Required action:
Pull each line holding the word "placement" from the data.

(Collected data entries)
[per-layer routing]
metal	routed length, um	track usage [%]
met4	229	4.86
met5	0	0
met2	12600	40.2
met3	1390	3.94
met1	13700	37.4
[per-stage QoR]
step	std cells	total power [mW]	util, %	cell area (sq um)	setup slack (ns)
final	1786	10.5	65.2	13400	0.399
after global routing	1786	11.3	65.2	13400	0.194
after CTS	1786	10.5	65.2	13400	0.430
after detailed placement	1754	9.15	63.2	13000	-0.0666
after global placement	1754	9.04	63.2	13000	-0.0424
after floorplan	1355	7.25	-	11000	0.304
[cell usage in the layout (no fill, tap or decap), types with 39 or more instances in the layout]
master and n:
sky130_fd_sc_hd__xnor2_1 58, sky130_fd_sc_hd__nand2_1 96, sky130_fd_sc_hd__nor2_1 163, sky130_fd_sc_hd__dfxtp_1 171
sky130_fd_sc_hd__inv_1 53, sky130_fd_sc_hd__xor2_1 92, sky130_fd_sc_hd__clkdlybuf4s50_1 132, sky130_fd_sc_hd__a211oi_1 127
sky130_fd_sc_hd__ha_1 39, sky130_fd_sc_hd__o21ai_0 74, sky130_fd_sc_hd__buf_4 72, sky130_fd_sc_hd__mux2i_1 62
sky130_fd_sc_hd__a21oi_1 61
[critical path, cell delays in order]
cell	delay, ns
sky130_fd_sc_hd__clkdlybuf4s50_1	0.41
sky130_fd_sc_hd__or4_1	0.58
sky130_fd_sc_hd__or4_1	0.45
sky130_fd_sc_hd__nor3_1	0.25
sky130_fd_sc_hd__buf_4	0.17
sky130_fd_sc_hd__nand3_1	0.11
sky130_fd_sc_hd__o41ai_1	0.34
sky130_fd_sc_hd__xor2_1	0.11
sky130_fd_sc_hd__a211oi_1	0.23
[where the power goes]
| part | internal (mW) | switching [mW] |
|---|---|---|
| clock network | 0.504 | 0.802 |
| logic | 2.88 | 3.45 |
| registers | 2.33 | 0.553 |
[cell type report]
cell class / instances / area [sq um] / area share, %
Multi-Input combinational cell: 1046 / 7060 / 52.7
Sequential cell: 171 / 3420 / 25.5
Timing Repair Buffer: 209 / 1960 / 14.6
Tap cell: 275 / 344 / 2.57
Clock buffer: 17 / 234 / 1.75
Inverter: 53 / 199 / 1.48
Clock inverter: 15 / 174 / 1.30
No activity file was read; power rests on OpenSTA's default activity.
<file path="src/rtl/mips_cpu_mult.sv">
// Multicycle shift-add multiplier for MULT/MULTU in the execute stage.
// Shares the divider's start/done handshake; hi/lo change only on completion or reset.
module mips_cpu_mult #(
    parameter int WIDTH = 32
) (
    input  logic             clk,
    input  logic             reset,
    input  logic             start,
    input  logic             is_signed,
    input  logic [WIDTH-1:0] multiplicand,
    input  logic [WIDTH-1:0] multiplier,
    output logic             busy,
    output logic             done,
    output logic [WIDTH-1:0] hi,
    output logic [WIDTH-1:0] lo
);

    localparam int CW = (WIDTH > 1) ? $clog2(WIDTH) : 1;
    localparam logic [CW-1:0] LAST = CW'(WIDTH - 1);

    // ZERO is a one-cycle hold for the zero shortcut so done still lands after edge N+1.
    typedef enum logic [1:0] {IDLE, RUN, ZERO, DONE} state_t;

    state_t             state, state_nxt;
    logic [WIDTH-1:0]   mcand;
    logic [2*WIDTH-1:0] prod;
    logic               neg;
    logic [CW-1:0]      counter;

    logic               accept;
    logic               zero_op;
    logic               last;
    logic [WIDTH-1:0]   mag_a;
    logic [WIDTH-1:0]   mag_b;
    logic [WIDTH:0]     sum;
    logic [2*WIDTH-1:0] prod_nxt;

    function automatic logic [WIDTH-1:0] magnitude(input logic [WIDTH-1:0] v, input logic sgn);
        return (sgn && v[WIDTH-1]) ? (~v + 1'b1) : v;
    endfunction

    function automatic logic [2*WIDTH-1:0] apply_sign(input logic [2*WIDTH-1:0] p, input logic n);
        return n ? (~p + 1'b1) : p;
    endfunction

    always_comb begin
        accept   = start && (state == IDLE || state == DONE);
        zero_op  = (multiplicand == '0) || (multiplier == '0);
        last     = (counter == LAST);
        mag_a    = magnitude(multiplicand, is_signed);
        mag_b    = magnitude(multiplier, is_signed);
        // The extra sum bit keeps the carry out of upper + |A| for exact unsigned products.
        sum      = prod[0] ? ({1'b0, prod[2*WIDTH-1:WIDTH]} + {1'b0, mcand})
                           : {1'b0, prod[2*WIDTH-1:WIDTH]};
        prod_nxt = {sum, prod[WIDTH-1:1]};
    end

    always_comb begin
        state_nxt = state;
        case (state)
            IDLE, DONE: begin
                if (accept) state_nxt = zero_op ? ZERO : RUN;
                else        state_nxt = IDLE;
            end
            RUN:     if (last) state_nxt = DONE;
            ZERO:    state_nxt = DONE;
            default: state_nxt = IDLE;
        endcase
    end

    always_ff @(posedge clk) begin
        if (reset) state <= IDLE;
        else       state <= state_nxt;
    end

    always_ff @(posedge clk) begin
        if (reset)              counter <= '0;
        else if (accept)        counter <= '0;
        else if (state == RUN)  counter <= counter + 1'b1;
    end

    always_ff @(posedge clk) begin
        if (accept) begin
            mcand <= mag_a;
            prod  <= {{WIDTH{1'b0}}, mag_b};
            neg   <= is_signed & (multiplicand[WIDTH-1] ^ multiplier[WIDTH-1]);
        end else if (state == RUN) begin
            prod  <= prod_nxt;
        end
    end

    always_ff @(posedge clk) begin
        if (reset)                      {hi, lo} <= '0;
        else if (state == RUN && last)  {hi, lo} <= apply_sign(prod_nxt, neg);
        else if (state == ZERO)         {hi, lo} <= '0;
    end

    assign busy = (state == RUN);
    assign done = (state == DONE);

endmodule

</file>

Solution for this problem:
after detailed placement	1754	9.15	63.2	13000	-0.0666
after global placement	1754	9.04	63.2	13000	-0.0424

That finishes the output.